### YOUR TASK:
Go through the data below and return each line where the string "with" occurs.
==*==
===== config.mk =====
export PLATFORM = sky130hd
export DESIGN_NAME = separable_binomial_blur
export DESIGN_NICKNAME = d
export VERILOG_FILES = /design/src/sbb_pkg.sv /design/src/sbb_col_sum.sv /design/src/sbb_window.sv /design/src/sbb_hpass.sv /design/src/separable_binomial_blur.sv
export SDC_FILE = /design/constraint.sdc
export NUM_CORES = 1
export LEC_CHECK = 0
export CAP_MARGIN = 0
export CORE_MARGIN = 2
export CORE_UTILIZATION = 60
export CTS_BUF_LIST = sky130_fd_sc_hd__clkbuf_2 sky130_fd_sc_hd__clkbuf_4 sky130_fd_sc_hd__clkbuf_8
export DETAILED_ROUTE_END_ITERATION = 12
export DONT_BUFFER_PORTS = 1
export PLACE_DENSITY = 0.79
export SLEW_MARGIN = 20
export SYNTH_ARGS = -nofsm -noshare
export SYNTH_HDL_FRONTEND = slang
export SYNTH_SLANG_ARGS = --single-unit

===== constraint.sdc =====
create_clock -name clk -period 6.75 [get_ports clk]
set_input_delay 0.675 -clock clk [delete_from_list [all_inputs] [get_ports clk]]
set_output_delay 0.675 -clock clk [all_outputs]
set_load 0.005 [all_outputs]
==*==
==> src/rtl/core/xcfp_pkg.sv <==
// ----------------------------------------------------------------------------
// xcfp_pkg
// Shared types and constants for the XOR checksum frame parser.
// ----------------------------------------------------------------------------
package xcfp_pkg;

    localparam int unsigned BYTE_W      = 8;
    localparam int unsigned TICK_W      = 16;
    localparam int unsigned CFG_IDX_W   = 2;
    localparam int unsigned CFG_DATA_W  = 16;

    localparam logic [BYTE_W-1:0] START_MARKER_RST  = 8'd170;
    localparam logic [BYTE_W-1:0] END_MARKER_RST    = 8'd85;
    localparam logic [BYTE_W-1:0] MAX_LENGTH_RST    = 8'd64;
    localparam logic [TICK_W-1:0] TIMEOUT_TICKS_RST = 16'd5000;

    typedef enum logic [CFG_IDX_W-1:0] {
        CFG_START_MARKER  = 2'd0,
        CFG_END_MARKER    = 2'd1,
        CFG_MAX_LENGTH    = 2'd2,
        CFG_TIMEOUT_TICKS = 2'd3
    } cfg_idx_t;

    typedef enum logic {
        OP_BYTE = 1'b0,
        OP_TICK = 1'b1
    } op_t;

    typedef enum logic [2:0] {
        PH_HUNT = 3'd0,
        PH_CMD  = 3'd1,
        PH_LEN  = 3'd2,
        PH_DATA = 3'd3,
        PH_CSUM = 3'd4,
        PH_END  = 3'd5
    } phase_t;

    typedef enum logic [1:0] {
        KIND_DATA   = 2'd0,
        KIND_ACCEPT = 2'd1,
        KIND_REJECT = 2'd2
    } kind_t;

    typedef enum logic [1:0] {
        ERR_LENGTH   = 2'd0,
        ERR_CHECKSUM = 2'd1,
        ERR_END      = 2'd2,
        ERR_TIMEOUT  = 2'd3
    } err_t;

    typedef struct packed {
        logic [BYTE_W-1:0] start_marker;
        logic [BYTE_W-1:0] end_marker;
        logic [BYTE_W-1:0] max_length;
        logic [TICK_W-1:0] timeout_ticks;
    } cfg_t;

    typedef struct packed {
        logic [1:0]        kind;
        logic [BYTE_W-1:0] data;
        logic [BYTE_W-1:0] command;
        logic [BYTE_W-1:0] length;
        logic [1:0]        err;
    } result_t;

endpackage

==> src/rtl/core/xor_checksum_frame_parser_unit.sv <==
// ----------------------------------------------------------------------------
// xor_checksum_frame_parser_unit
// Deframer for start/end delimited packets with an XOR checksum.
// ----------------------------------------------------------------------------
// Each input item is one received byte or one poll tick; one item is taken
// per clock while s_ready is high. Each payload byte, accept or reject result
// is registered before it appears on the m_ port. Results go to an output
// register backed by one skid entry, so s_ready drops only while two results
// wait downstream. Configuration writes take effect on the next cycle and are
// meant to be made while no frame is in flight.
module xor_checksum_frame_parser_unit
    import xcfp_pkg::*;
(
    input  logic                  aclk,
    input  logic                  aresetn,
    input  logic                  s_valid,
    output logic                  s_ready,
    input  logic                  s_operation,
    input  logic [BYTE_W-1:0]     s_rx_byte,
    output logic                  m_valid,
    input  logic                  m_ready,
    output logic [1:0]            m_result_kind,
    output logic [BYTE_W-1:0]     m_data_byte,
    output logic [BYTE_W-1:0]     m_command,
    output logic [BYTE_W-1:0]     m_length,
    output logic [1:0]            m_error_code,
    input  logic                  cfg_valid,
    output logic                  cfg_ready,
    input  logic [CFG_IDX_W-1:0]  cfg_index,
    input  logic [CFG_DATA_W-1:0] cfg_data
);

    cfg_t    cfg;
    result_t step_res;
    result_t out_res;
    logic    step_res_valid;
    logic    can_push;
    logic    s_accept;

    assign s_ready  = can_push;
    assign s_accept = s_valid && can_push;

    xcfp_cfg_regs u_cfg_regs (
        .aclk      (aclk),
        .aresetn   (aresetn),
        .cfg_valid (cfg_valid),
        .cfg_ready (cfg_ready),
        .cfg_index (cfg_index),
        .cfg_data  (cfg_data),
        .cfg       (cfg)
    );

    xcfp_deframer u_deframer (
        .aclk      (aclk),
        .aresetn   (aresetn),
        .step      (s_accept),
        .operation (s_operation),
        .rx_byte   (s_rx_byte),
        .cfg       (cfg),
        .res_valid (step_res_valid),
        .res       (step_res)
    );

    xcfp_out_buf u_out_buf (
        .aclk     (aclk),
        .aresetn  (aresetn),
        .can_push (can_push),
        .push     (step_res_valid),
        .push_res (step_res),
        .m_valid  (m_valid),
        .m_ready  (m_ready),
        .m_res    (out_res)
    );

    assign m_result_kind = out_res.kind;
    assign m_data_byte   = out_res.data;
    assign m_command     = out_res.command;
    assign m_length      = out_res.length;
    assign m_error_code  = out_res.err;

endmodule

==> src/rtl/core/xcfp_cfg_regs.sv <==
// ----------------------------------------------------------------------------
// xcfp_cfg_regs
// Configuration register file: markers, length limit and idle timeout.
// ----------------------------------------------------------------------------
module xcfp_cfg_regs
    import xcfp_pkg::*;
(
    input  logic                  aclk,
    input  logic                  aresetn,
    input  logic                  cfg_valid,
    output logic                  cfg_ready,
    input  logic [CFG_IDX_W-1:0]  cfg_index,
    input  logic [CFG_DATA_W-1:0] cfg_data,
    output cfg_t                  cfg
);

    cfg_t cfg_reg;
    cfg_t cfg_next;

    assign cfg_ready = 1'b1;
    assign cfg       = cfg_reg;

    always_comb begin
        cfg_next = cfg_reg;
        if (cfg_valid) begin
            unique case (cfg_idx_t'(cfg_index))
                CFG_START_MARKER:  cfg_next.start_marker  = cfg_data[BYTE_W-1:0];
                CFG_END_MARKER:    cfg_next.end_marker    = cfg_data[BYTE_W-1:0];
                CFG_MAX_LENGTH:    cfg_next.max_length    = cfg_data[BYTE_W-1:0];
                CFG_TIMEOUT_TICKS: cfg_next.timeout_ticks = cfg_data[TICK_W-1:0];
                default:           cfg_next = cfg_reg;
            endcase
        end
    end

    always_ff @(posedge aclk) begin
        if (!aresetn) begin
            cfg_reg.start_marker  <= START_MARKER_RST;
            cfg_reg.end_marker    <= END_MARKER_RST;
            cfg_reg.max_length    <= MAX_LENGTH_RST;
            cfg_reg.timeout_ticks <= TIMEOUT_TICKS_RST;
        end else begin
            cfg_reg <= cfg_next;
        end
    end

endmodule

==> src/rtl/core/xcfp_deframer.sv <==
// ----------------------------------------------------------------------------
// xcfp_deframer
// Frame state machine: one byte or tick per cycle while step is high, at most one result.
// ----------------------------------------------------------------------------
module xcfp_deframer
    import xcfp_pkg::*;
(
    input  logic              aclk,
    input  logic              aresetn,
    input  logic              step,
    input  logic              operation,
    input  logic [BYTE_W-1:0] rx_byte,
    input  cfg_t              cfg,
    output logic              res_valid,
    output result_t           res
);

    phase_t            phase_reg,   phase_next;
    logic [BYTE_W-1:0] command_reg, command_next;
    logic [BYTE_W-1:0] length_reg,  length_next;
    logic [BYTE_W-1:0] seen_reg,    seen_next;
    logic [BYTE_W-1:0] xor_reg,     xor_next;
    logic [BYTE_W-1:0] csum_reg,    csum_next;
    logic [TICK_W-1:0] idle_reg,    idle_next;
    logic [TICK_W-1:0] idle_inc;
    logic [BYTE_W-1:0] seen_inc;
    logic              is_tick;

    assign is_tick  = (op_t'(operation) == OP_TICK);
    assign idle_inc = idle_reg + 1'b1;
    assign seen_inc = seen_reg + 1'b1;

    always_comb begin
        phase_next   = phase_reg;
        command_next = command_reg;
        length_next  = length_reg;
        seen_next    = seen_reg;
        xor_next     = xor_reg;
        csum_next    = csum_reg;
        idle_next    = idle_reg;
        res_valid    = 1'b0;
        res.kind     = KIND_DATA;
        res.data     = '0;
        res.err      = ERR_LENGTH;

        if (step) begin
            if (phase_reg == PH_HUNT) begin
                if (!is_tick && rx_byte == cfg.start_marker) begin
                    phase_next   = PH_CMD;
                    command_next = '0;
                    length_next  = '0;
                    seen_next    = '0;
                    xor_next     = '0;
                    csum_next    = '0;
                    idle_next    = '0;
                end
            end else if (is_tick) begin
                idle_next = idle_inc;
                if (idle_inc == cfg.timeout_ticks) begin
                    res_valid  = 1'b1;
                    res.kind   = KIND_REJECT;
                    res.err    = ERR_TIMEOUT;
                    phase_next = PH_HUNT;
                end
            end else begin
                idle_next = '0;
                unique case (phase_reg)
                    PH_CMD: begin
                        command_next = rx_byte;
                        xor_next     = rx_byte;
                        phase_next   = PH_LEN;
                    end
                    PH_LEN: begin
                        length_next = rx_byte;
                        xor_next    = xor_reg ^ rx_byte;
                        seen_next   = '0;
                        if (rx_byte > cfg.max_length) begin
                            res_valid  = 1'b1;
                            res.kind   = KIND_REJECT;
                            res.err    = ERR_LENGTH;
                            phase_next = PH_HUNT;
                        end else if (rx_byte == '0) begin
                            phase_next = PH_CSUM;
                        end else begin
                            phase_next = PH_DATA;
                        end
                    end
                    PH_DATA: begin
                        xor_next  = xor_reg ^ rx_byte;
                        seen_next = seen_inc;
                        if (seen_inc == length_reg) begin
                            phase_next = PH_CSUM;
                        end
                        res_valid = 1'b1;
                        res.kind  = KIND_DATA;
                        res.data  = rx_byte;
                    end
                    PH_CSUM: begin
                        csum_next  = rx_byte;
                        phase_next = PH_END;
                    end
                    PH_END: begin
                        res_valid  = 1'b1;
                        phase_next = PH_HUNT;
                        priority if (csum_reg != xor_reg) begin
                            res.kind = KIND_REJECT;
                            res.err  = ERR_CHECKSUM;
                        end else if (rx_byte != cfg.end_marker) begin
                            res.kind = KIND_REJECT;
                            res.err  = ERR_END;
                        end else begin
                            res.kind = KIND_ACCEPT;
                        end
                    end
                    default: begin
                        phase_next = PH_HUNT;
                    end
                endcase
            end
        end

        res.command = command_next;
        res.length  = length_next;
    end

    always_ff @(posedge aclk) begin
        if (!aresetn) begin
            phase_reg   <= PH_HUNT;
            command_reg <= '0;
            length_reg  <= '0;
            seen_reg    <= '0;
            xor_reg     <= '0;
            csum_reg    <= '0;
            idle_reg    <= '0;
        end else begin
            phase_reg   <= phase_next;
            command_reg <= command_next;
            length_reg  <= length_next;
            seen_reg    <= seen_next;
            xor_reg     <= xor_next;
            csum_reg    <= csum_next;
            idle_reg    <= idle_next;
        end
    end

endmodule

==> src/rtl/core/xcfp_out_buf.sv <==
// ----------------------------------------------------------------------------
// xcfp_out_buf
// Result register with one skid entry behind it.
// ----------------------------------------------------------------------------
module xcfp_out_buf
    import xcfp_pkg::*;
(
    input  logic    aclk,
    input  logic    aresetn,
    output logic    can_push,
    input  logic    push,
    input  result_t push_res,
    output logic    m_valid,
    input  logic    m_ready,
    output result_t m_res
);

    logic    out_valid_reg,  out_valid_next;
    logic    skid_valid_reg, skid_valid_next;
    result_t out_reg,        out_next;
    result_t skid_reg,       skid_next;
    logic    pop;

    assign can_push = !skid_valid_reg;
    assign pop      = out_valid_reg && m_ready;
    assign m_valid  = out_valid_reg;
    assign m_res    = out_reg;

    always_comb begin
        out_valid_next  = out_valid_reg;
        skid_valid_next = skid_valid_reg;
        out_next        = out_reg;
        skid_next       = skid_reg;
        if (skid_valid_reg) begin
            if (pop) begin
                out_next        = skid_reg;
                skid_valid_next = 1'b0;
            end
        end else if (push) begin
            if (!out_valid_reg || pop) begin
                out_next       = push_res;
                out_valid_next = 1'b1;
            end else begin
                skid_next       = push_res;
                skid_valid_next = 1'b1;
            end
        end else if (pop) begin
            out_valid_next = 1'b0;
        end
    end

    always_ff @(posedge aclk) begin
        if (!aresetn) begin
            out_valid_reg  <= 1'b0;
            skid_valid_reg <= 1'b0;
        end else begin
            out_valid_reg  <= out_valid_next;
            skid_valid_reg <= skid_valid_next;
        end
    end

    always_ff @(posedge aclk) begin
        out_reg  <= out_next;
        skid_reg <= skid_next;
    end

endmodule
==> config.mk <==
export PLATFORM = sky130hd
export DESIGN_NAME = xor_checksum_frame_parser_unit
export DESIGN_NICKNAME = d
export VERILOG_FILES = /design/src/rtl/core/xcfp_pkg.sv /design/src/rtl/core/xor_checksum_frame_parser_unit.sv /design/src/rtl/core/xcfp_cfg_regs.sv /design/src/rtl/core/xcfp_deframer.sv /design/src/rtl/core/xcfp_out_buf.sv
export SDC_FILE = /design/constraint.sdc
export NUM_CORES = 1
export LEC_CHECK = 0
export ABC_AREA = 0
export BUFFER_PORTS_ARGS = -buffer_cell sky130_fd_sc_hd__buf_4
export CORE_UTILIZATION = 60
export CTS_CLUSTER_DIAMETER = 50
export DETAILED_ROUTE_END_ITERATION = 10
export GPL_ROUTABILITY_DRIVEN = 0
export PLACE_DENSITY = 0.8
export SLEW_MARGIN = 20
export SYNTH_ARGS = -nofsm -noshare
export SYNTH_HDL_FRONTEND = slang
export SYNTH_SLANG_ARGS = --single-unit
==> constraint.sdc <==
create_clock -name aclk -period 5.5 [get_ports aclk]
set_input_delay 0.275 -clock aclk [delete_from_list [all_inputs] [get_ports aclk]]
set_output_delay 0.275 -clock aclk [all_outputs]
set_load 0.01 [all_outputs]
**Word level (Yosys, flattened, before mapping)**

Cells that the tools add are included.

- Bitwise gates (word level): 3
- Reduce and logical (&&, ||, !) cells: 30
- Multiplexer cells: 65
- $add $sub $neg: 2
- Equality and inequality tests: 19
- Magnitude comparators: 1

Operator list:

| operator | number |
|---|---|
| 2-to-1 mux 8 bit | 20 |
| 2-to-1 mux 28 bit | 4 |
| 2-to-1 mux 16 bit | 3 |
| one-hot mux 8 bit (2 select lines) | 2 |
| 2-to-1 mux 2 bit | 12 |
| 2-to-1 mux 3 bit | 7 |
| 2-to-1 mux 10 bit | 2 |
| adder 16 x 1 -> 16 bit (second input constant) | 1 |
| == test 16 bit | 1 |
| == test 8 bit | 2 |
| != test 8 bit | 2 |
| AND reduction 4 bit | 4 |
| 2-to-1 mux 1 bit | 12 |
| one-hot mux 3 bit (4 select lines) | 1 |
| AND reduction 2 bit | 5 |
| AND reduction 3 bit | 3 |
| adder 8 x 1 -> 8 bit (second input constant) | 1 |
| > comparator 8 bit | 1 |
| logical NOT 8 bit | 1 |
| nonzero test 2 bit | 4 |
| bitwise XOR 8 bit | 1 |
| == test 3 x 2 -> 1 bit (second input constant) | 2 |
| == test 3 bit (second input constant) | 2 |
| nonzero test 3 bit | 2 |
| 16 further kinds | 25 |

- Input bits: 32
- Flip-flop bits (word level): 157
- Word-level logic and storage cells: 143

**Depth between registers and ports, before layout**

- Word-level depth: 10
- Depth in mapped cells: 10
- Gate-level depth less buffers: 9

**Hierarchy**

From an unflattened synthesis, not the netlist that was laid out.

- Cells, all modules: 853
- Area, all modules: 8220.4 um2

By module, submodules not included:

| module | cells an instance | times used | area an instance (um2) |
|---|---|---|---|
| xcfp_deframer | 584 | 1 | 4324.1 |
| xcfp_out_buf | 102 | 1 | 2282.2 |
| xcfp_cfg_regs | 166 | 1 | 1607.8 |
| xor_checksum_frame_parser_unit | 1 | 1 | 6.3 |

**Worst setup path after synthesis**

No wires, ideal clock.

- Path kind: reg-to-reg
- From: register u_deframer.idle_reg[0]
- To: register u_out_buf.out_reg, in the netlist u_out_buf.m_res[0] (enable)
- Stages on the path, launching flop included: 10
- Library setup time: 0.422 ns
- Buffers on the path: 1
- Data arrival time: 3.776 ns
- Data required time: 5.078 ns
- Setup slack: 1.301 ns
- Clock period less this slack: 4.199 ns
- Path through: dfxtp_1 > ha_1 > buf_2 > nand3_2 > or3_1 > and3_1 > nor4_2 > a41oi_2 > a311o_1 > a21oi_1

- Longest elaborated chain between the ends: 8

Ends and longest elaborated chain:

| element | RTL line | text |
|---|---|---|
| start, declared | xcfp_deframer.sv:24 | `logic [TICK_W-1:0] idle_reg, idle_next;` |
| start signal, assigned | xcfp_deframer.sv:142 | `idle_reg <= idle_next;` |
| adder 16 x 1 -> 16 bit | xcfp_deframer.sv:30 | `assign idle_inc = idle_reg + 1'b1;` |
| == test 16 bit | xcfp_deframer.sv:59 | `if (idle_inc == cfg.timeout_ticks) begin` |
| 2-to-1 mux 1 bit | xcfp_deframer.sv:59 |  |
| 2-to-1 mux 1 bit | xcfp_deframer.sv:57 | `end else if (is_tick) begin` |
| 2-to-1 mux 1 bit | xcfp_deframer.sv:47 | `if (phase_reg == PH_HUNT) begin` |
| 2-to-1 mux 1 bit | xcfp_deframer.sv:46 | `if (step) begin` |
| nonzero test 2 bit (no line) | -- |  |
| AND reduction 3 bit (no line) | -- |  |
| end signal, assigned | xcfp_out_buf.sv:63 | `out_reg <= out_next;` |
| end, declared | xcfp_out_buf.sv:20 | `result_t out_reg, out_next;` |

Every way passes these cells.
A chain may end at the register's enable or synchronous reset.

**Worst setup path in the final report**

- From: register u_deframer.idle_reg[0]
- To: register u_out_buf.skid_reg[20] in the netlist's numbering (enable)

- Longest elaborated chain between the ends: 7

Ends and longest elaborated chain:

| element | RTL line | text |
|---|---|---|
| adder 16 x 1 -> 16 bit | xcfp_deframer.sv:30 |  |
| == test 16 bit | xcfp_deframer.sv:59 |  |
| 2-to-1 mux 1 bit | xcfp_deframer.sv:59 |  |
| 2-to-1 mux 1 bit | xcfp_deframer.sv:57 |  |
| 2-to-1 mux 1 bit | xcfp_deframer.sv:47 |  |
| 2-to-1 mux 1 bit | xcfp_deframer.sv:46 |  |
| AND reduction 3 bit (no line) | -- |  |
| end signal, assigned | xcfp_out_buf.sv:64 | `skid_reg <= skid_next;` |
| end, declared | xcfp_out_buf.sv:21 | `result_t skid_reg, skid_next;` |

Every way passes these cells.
==*==
### TASK RESPONSE:
// Deframer for start/end delimited packets with an XOR checksum.
// Result register with one skid entry behind it.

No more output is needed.